- **YOUR GOAL**
Please copy out every line of the listing below in which the word "metal" appears.

___ DATA ___

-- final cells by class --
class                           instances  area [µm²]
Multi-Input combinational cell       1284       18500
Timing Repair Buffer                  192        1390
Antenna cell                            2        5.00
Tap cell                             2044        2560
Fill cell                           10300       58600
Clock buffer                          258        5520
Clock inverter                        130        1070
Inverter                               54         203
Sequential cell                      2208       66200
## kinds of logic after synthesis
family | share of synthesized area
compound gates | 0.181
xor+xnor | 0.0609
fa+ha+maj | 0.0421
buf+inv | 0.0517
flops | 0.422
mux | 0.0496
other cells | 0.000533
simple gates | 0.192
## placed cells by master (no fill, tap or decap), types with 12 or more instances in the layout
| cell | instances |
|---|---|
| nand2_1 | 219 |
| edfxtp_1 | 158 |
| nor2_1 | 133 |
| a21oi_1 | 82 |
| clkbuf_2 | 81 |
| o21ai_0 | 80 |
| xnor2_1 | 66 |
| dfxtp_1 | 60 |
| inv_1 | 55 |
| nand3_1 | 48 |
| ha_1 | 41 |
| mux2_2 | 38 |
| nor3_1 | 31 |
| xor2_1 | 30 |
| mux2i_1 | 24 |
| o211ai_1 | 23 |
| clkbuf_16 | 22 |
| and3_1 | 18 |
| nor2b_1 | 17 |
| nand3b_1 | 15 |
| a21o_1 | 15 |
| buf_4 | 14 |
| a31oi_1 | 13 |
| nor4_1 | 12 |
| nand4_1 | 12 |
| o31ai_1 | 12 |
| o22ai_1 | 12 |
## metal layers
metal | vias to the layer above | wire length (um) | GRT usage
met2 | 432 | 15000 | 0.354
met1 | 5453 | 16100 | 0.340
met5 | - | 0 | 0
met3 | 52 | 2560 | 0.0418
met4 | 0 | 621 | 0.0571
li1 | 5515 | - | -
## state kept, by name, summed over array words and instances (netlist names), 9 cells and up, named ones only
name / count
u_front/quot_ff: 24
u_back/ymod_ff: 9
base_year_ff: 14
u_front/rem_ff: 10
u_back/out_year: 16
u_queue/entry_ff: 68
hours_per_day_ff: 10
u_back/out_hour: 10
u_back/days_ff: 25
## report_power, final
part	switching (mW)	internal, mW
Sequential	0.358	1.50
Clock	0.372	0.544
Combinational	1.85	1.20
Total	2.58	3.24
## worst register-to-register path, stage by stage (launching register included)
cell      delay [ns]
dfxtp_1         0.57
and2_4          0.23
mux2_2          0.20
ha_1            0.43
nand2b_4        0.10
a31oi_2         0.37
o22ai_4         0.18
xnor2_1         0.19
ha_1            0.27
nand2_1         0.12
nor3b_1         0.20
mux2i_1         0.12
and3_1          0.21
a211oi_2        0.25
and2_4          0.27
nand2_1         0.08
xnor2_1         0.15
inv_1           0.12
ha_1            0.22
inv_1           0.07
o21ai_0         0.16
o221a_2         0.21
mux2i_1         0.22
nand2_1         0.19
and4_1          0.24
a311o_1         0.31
==> src/hdl/rid_pkg.sv <==
// Shared types, opcodes and the sequencer microcode for the restoring divider.
// No dependencies; used by rid_datapath and restoring_integer_divider.
package rid_pkg;

    typedef logic [1:0] op_t;

    localparam op_t OP_UQUO = 2'd0;
    localparam op_t OP_UREM = 2'd1;
    localparam op_t OP_SQUO = 2'd2;
    localparam op_t OP_SREM = 2'd3;

    localparam int PC_W = 2;
    typedef logic [PC_W-1:0] pc_t;

    // Step addresses of the program
    localparam pc_t PC_LOAD   = 2'd0;
    localparam pc_t PC_MAG    = 2'd1;
    localparam pc_t PC_DIV    = 2'd2;
    localparam pc_t PC_FINISH = 2'd3;

    // Jump taken when the condition holds, else fall through to pc + 1 (wraps)
    typedef enum logic [1:0]
    {
        JMP_NEVER,
        JMP_NO_IN,
        JMP_CNT_NZ,
        JMP_OUT_BUSY
    } jump_t;

    typedef struct packed
    {
        logic  load;
        logic  magnitude;
        logic  div_step;
        logic  finish;
        jump_t jump;
        pc_t   target;
    } ctrl_t;

    typedef struct packed
    {
        logic cnt_nz;
    } status_t;

    function automatic ctrl_t ucode(pc_t pc);
        ctrl_t w;
        w = '0;
        unique case (pc)
            PC_LOAD:
            begin
                w.load   = 1'b1;
                w.jump   = JMP_NO_IN;
                w.target = PC_LOAD;
            end
            PC_MAG:
            begin
                w.magnitude = 1'b1;
                w.jump      = JMP_NEVER;
                w.target    = PC_LOAD;
            end
            PC_DIV:
            begin
                w.div_step = 1'b1;
                w.jump     = JMP_CNT_NZ;
                w.target   = PC_DIV;
            end
            PC_FINISH:
            begin
                w.finish = 1'b1;
                w.jump   = JMP_OUT_BUSY;
                w.target = PC_FINISH;
            end
            default:
            begin
                w = '0;
            end
        endcase
        return w;
    endfunction

endpackage
**config.mk**
```make
export PLATFORM = sky130hd
export DESIGN_NAME = ps2_mouse_packet_decoder_unit
export DESIGN_NICKNAME = d
export VERILOG_FILES = /design/src/hw/rtl/psmd_pkg.sv /design/src/hw/rtl/psmd_front.sv /design/src/hw/rtl/psmd_queue.sv /design/src/hw/rtl/psmd_back.sv /design/src/hw/rtl/ps2_mouse_packet_decoder_unit.sv
export VERILOG_INCLUDE_DIRS = /design/src /design/src/hw/rtl
export SDC_FILE = /design/constraint.sdc
export NUM_CORES = 1
export LEC_CHECK = 0
export BUFFER_PORTS_ARGS = -buffer_cell sky130_fd_sc_hd__buf_2
export CAP_MARGIN = 10
export CORE_ASPECT_RATIO = 1.1
export CORE_MARGIN = 2
export CORE_UTILIZATION = 47
export CTS_CLUSTER_DIAMETER = 100
export DETAILED_ROUTE_END_ITERATION = 8
export GPL_ROUTABILITY_DRIVEN = 0
export PLACE_DENSITY_LB_ADDON = 0.25
export RECOVER_POWER = 100
export SLEW_MARGIN = 20
export SYNTH_ARGS = -nofsm -noshare
export SYNTH_HDL_FRONTEND = slang
export SYNTH_SLANG_ARGS = --single-unit
```
**constraint.sdc**
```tcl
create_clock -name clk -period 10 [get_ports clk]
set_input_delay 1 -clock clk [delete_from_list [all_inputs] [get_ports clk]]
set_output_delay 1 -clock clk [all_outputs]
set_load 0.03 [all_outputs]
```
**src/hw/rtl/assert_macros.svh**
```systemverilog
// Assertion macros shared by the PS/2 mouse decoder RTL.
// No dependencies; define NO_ASSERTIONS to compile the checks out.
`ifndef ASSERT_MACROS_SVH
`define ASSERT_MACROS_SVH

`ifndef NO_ASSERTIONS

// Property checked at every rising edge outside reset
`define PSMD_ASSERT(label, clk, rst, prop) \
  label: assert property (@(posedge clk) disable iff (rst) prop) \
    else $error("psmd assertion failed");

// Condition that must never be true outside reset
`define PSMD_NEVER(label, clk, rst, cond) \
  label: assert property (@(posedge clk) disable iff (rst) !(cond)) \
    else $error("psmd forbidden condition seen");

`else

`define PSMD_ASSERT(label, clk, rst, prop)
`define PSMD_NEVER(label, clk, rst, cond)

`endif

`endif

```
**src/hw/rtl/psmd_pkg.sv**
```systemverilog
// Shared types and constants for the PS/2 mouse packet decoder.
// No dependencies.
`timescale 1ns / 1ps

package psmd_pkg;

  // Buttons that are reported (left, right, middle)
  localparam int NUM_BUTTONS = 3;
  localparam logic [2:0] BTN_EN = 3'((1 << NUM_BUTTONS) - 1);

  // Packet queue depth between front and back
  localparam int QDEPTH = 4;
  localparam int QPTR_W = $clog2(QDEPTH);
  localparam int QCNT_W = $clog2(QDEPTH + 1);

  localparam logic [31:0] DCLICK_RESET = 32'd3000;

  typedef enum logic [1:0] {
    EV_MOVED    = 2'd0,
    EV_DOUBLE   = 2'd1,
    EV_CLICKED  = 2'd2,
    EV_RELEASED = 2'd3
  } event_kind_t;

  // Everything one complete packet asks the back end to emit
  typedef struct packed {
    logic              mv;
    logic signed [8:0] mx;
    logic signed [9:0] my;
    logic [1:0]        ndbl;
    logic [2:0]        clicks;
    logic [2:0]        releases;
  } pkt_desc_t;

  typedef struct packed {
    logic      push;
    pkt_desc_t desc;
  } pkt_push_t;

endpackage

```
**src/hw/rtl/psmd_front.sv**
```systemverilog
// Front end: accepts mouse bytes, tracks packet phase and button history,
// and classifies each finished packet into a descriptor. Uses psmd_pkg.
`timescale 1ns / 1ps
`include "assert_macros.svh"

module psmd_front (
  input  logic                 clk,
  input  logic                 rst,
  input  logic                 cfg_write_en,
  input  logic [31:0]          cfg_write_data,
  input  logic                 accept,
  input  logic                 aux_data_ready,
  input  logic [7:0]           data_byte,
  input  logic [31:0]          now_time,
  output psmd_pkg::pkt_push_t  pkt
);

  typedef enum logic [2:0] {
    PH_HEADER = 3'b001,
    PH_X      = 3'b010,
    PH_Y      = 3'b100
  } phase_t;

  // Where last_click_time stands while walking the buttons
  typedef enum logic [1:0] {
    LC_ORIG = 2'd0,
    LC_ZERO = 2'd1,
    LC_NOW  = 2'd2
  } lc_src_t;

  phase_t      phase, phase_next;
  logic [7:0]  header_flags, header_flags_next;
  logic [8:0]  pending_x, pending_x_next;
  logic [2:0]  previous_buttons, previous_buttons_next;
  logic [31:0] last_click_time, last_click_time_next;
  logic [31:0] double_click_window;

  logic [8:0]  y9;
  logic [9:0]  dy;
  logic [2:0]  changed, clicks, releases;
  logic        hit_orig, hit_zero, hit_now, hit;
  lc_src_t     lc_src;
  logic [1:0]  ndbl;
  logic        mv;

  // Window register
  always_ff @(posedge clk) begin
    if (rst) begin
      double_click_window <= psmd_pkg::DCLICK_RESET;
    end else if (cfg_write_en) begin
      double_click_window <= cfg_write_data;
    end
  end

  // Packet fields and button comparisons for the Y byte
  assign y9       = {header_flags[5], data_byte};
  assign dy       = 10'd0 - {y9[8], y9};
  assign changed  = header_flags[2:0] ^ previous_buttons;
  assign clicks   = changed & ~previous_buttons & psmd_pkg::BTN_EN;
  assign releases = changed & previous_buttons & psmd_pkg::BTN_EN;
  assign mv       = (header_flags[7:6] == 2'b00) && ((pending_x != 9'd0) || (y9 != 9'd0));

  // The three possible values of the stored click time give three flat compares
  assign hit_orig = (now_time - last_click_time) < double_click_window;
  assign hit_zero = now_time < double_click_window;
  assign hit_now  = double_click_window != 32'd0;

  // Walk pressed buttons in order left, right, middle
  always_comb begin
    lc_src = LC_ORIG;
    ndbl   = 2'd0;
    hit    = 1'b0;
    for (int i = 0; i < 3; i++) begin
      if (clicks[i]) begin
        case (lc_src)
          LC_ORIG: hit = hit_orig;
          LC_ZERO: hit = hit_zero;
          LC_NOW:  hit = hit_now;
          default: hit = hit_orig;
        endcase
        if (hit) begin
          ndbl   = ndbl + 2'd1;
          lc_src = LC_ZERO;
        end else begin
          lc_src = LC_NOW;
        end
      end
    end
  end

  // Next state and descriptor push
  always_comb begin
    phase_next            = phase;
    header_flags_next     = header_flags;
    pending_x_next        = pending_x;
    previous_buttons_next = previous_buttons;
    last_click_time_next  = last_click_time;
    pkt.push              = 1'b0;
    pkt.desc.mv           = mv;
    pkt.desc.mx           = $signed(pending_x);
    pkt.desc.my           = $signed(dy);
    pkt.desc.ndbl         = ndbl;
    pkt.desc.clicks       = clicks;
    pkt.desc.releases     = releases;
    if (accept && aux_data_ready) begin
      case (phase)
        PH_X: begin
          pending_x_next = {header_flags[4], data_byte};
          phase_next     = PH_Y;
        end
        PH_Y: begin
          pkt.push              = mv || (clicks != 3'd0) || (releases != 3'd0);
          previous_buttons_next = header_flags[2:0];
          phase_next            = PH_HEADER;
          case (lc_src)
            LC_ZERO: last_click_time_next = 32'd0;
            LC_NOW:  last_click_time_next = now_time;
            default: last_click_time_next = last_click_time;
          endcase
        end
        default: begin
          header_flags_next = data_byte;
          phase_next        = data_byte[3] ? PH_X : PH_HEADER;
        end
      endcase
    end
  end

  // Hold packet state
  always_ff @(posedge clk) begin
    if (rst) begin
      phase            <= PH_HEADER;
      header_flags     <= 8'd0;
      pending_x        <= 9'd0;
      previous_buttons <= 3'd0;
      last_click_time  <= 32'd0;
    end else begin
      phase            <= phase_next;
      header_flags     <= header_flags_next;
      pending_x        <= pending_x_next;
      previous_buttons <= previous_buttons_next;
      last_click_time  <= last_click_time_next;
    end
  end

  `PSMD_ASSERT(a_dbl_needs_click, clk, rst, pkt.push |-> (pkt.desc.ndbl <= 2'($countones(pkt.desc.clicks))))
  `PSMD_ASSERT(a_header_after_y, clk, rst, (accept && aux_data_ready && phase == PH_Y) |=> (phase == PH_HEADER))

endmodule

```
**src/hw/rtl/psmd_queue.sv**
```systemverilog
// Short descriptor queue between front and back end.
// Uses psmd_pkg for the descriptor type and depth.
`timescale 1ns / 1ps
`include "assert_macros.svh"

module psmd_queue (
  input  logic                 clk,
  input  logic                 rst,
  input  psmd_pkg::pkt_push_t  wr,
  input  logic                 pop,
  output psmd_pkg::pkt_desc_t  head,
  output logic                 empty,
  output logic                 full
);

  psmd_pkg::pkt_desc_t entries [psmd_pkg::QDEPTH];

  logic [psmd_pkg::QPTR_W-1:0] wr_ptr, rd_ptr;
  logic [psmd_pkg::QCNT_W-1:0] count;

  assign empty = count == '0;
  assign full  = count == psmd_pkg::QCNT_W'(psmd_pkg::QDEPTH);
  assign head  = entries[rd_ptr];

  // Store pushed descriptors
  always_ff @(posedge clk) begin
    if (wr.push) begin
      entries[wr_ptr] <= wr.desc;
    end
  end

  // Advance pointers and count
  always_ff @(posedge clk) begin
    if (rst) begin
      wr_ptr <= '0;
      rd_ptr <= '0;
      count  <= '0;
    end else begin
      if (wr.push) begin
        wr_ptr <= wr_ptr + 1'b1;
      end
      if (pop) begin
        rd_ptr <= rd_ptr + 1'b1;
      end
      if (wr.push && !pop) begin
        count <= count + 1'b1;
      end else if (pop && !wr.push) begin
        count <= count - 1'b1;
      end
    end
  end

  `PSMD_NEVER(a_no_overflow, clk, rst, wr.push && full)
  `PSMD_NEVER(a_no_underflow, clk, rst, pop && empty)

endmodule

```
**src/hw/rtl/psmd_back.sv**
```systemverilog
// Back end: expands the queued packet descriptor into events, one per cycle
// while out_ready allows, into a registered output stage. Uses psmd_pkg.
`timescale 1ns / 1ps
`include "assert_macros.svh"

module psmd_back (
  input  logic                 clk,
  input  logic                 rst,
  input  psmd_pkg::pkt_desc_t  head,
  input  logic                 empty,
  output logic                 pop,
  output logic                 out_valid,
  input  logic                 out_ready,
  output logic [1:0]           event_kind,
  output logic signed [8:0]    move_x,
  output logic signed [9:0]    move_y,
  output logic [2:0]           button_mask,
  output logic                 last_of_run
);

  logic       mv_sent, clk_sent;
  logic [1:0] dbl_sent;

  logic                  rem_mv, rem_dbl, rem_clk, load, ev_last;
  psmd_pkg::event_kind_t ev_kind;
  logic signed [8:0]     ev_mx;
  logic signed [9:0]     ev_my;
  logic [2:0]            ev_mask;
  logic [1:0]            dbl_inc;

  assign rem_mv  = head.mv && !mv_sent;
  assign rem_dbl = dbl_sent != head.ndbl;
  assign rem_clk = (head.clicks != 3'd0) && !clk_sent;
  assign dbl_inc = dbl_sent + 2'd1;
  assign load    = !empty && (!out_valid || out_ready);
  assign pop     = load && ev_last;

  // Pick the next event of the head packet
  always_comb begin
    ev_kind = psmd_pkg::EV_RELEASED;
    ev_mx   = 9'sd0;
    ev_my   = 10'sd0;
    ev_mask = head.releases;
    ev_last = 1'b1;
    if (rem_mv) begin
      ev_kind = psmd_pkg::EV_MOVED;
      ev_mx   = head.mx;
      ev_my   = head.my;
      ev_mask = 3'd0;
      ev_last = (head.ndbl == 2'd0) && (head.clicks == 3'd0) && (head.releases == 3'd0);
    end else if (rem_dbl) begin
      ev_kind = psmd_pkg::EV_DOUBLE;
      ev_mask = 3'd0;
      ev_last = (dbl_inc == head.ndbl) && (head.clicks == 3'd0) && (head.releases == 3'd0);
    end else if (rem_clk) begin
      ev_kind = psmd_pkg::EV_CLICKED;
      ev_mask = head.clicks;
      ev_last = head.releases == 3'd0;
    end
  end

  // Track progress through the head packet
  always_ff @(posedge clk) begin
    if (rst) begin
      mv_sent  <= 1'b0;
      dbl_sent <= 2'd0;
      clk_sent <= 1'b0;
    end else if (load) begin
      if (ev_last) begin
        mv_sent  <= 1'b0;
        dbl_sent <= 2'd0;
        clk_sent <= 1'b0;
      end else if (rem_mv) begin
        mv_sent <= 1'b1;
      end else if (rem_dbl) begin
        dbl_sent <= dbl_inc;
      end else begin
        clk_sent <= 1'b1;
      end
    end
  end

  // Output stage valid
  always_ff @(posedge clk) begin
    if (rst) begin
      out_valid <= 1'b0;
    end else if (load) begin
      out_valid <= 1'b1;
    end else if (out_ready) begin
      out_valid <= 1'b0;
    end
  end

  // Output stage payload
  always_ff @(posedge clk) begin
    if (load) begin
      event_kind  <= ev_kind;
      move_x      <= ev_mx;
      move_y      <= ev_my;
      button_mask <= ev_mask;
      last_of_run <= ev_last;
    end
  end

  `PSMD_ASSERT(a_head_has_work, clk, rst,
    !empty |-> (head.mv || head.clicks != 3'd0 || head.releases != 3'd0))
  `PSMD_NEVER(a_dbl_in_range, clk, rst, !empty && dbl_sent > head.ndbl)

endmodule

```
**src/hw/rtl/ps2_mouse_packet_decoder_unit.sv**
```systemverilog
// Top level of the PS/2 mouse packet decoder.
// Depends on psmd_pkg, psmd_front, psmd_queue and psmd_back.
`timescale 1ns / 1ps

// Usage:
// Input channel (in_valid/in_ready) takes one byte per transaction with its
// aux_data_ready flag and a millisecond timestamp now_time. Bytes without
// the flag are taken and dropped. Header, X and Y bytes form a packet; a
// header lacking bit 3 is dropped and the decoder keeps waiting for a header.
// Throughput: one input byte per cycle while the packet queue has room.
// When the Y byte of a packet that reports a move or a button change is
// taken, the front end writes one descriptor into a four-entry queue; the
// back end turns it into up to five events, one per cycle while out_ready
// allows, on the output channel (out_valid/out_ready), each event going out
// via the output register; last_of_run marks the packet's final event.
// If the receiver stalls, the output register holds its event, the queue
// fills, and in_ready drops only once all four queue entries are occupied.
// cfg_write_en/cfg_write_data load the double click window (ticks), to be
// written while the block is idle.
// Reset (rst, synchronous) empties the queue and output stage, returns the
// decoder to waiting for a header, clears button history and click time,
// and sets the window to 3000.
module ps2_mouse_packet_decoder_unit (
  input  logic              clk,
  input  logic              rst,
  input  logic              cfg_write_en,
  input  logic [31:0]       cfg_write_data,
  input  logic              in_valid,
  output logic              in_ready,
  input  logic              aux_data_ready,
  input  logic [7:0]        data_byte,
  input  logic [31:0]       now_time,
  output logic              out_valid,
  input  logic              out_ready,
  output logic [1:0]        event_kind,
  output logic signed [8:0] move_x,
  output logic signed [9:0] move_y,
  output logic [2:0]        button_mask,
  output logic              last_of_run
);

  psmd_pkg::pkt_push_t pkt;
  psmd_pkg::pkt_desc_t head;
  logic                empty, full, pop;

  assign in_ready = !full;

  psmd_front u_front (
    .clk            (clk),
    .rst            (rst),
    .cfg_write_en   (cfg_write_en),
    .cfg_write_data (cfg_write_data),
    .accept         (in_valid && in_ready),
    .aux_data_ready (aux_data_ready),
    .data_byte      (data_byte),
    .now_time       (now_time),
    .pkt            (pkt)
  );

  psmd_queue u_queue (
    .clk   (clk),
    .rst   (rst),
    .wr    (pkt),
    .pop   (pop),
    .head  (head),
    .empty (empty),
    .full  (full)
  );

  psmd_back u_back (
    .clk         (clk),
    .rst         (rst),
    .head        (head),
    .empty       (empty),
    .pop         (pop),
    .out_valid   (out_valid),
    .out_ready   (out_ready),
    .event_kind  (event_kind),
    .move_x      (move_x),
    .move_y      (move_y),
    .button_mask (button_mask),
    .last_of_run (last_of_run)
  );

endmodule
```
; ---- After elaboration in Yosys (flattened, before gate mapping)
; Memories as Yosys holds them, arrays and structs flattened. A register that Yosys moved wholly into a read port is not among the register bits.
; Cells that the tools add are included.
[classes]
add_sub_neg = 9
n_lt_le_gt_ge = 2
n_eq_ne = 13
mux = 44
bitwise = 5
reduce_logical = 49
[op_table]
columns = operator, n
row1 = $lt A32 B32 Y1, 2
row2 = $pmux W32 S2, 1
row3 = $mux W2, 17
row4 = $reduce_bool A32 Y1, 1
row5 = $sub A32 B32 Y32, 1
row6 = $mux W1, 20
row7 = $reduce_bool A9 Y1, 2
row8 = $logic_and A1 B1 Y1, 13
row9 = $add A2 B1 Y2 const B, 5
row10 = $reduce_bool A2 Y1, 5
row11 = $sub A1 B9 Y10 const A, 1
row12 = $logic_not A3 Y1, 3
row13 = $mux W3, 3
row14 = $reduce_and A3 Y1, 3
row15 = $reduce_bool A3 Y1, 3
row16 = $reduce_and A2 Y1, 4
row17 = $logic_not A1 Y1, 7
row18 = $and A3 B3 Y3, 2
row19 = $eq A2 B1 Y1 const B, 3
row20 = $eq A2 B2 Y1 const B, 3
row21 = $eq A3 B3 Y1 const B, 2
row22 = $pmux W3 S2, 1
row23 = $logic_not A2 Y1, 2
row24 = $logic_or A1 B1 Y1, 4
row25 = 11 further kinds, 14
[word_totals]
regBits = 124
ram_bits = 112
input_bits = 78
output_inout_bits = 27
word_cells = 142
memories = 1
[mem_list]
columns = name, depth, word_bits, read_ports, rd_clocked_by_memory_dff, write_ports, line
row1 = u_queue.entries, 4, 28, 1, 1, 1, psmd_queue.sv:16  ; psmd_pkg::pkt_desc_t entries [psmd_pkg::QDEPTH];

; ---- Longest topological paths before layout
[depth]
depth_word = 18
mapped_depth = 28
ltp_nobuf = 26

; ---- Hierarchy
; From an unflattened synthesis, not the netlist that was laid out.
[unflattened]
cells_unflattened = 1167
hier_area_um2 = 12678.4
[by_module_without_submodules]
columns = module, n_inst, cells_each, area_per_inst_um2
row1 = psmd_front, 1, 860, 6707.7
row2 = psmd_queue, 1, 190, 4519.3
row3 = psmd_back, 1, 115, 1441.4
row4 = ps2_mouse_packet_decoder_unit, 1, 2, 10.0

; ---- Worst setup path after synthesis
; Ideal clock, no wire load.
[synth_timing]
path_kind = in2reg
start = input port now_time[0]
end = register u_front.last_click_time[11]
setup_ns = 0.070
t_arrival_ns = 6.315
required_ns = 9.930
path_slack_ns = 3.614
path_stages = 26
n_path_buf = 3
cell_sequence = inv_1 ha_1 inv_1 fa_1 a21o_1 nand4_1 a31oi_1 o2111ai_1 a21oi_1 a31oi_1 mux2_2 a211oi_1 ha_1 nand4_1 nor3_1 a221o_1 a311oi_2 clkbuf_1 a21boi_0 a2111o_1 ha_1 nor2b_1 clkbuf_1 clkbuf_1 nand3_1 a21oi_1
[synth_via]
elab_chain_cells = 18
elab_cells_between_ends = 23
classes_between = 1 x add/sub / 2 x order compare / 6 x eq/ne / 12 x mux / 2 x reduce/logical
[synth_lines]
columns = element, line
row1 = start: declaration, ps2_mouse_packet_decoder_unit.sv:32  ; input logic [31:0] now_time,
row2 = $sub A32 B32 Y32, psmd_front.sv:64  ; assign hit_orig = (now_time - last_click_time) < double_click_window;
row3 = $lt A32 B32 Y1, psmd_front.sv:64
row4 = $mux W1, psmd_front.sv:74  ; if (clicks[i]) begin
row5 = $mux W2, psmd_front.sv:81  ; if (hit) begin
row6 = $mux W2, psmd_front.sv:74
row7 = $eq A2 B2 Y1 or $eq A2 B1 Y1 (tied branches), psmd_front.sv:75  ; case (lc_src)
row8 = $pmux W1 S2, psmd_front.sv:75
row9 = $mux W1, psmd_front.sv:74
row10 = (+2 left out), n/a
row11 = $eq A2 B2 Y1 or $eq A2 B1 Y1 (tied branches), psmd_front.sv:75
row12 = $pmux W1 S2, psmd_front.sv:75
row13 = $mux W1, psmd_front.sv:74
row14 = $mux W2, psmd_front.sv:81
row15 = $mux W2 *, psmd_front.sv:74
row16 = $eq A2 B1 Y1 or $eq A2 B2 Y1 (tied branches), psmd_front.sv:115  ; case (lc_src)
row17 = $reduce_bool A2 Y1 (no source line), n/a
row18 = $reduce_and A3 Y1 (no source line), n/a
row19 = end signal: assignment, psmd_front.sv:142  ; last_click_time <= last_click_time_next;
row20 = end: declaration, psmd_front.sv:35  ; logic [31:0] last_click_time, last_click_time_next;
; Every way passes the cells marked *; elsewhere a longest branch is shown, timed or not. The select of a mux whose other input is x is not followed.
; A chain may end at the register's enable or synchronous reset.

; ---- Final worst setup path
[layout_timing]
start = input port now_time[0]
end = register u_front.last_click_time[30]
; The elaborated chain is that of the path after synthesis.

___

- **THE ANSWER**
## metal layers
metal | vias to the layer above | wire length (um) | GRT usage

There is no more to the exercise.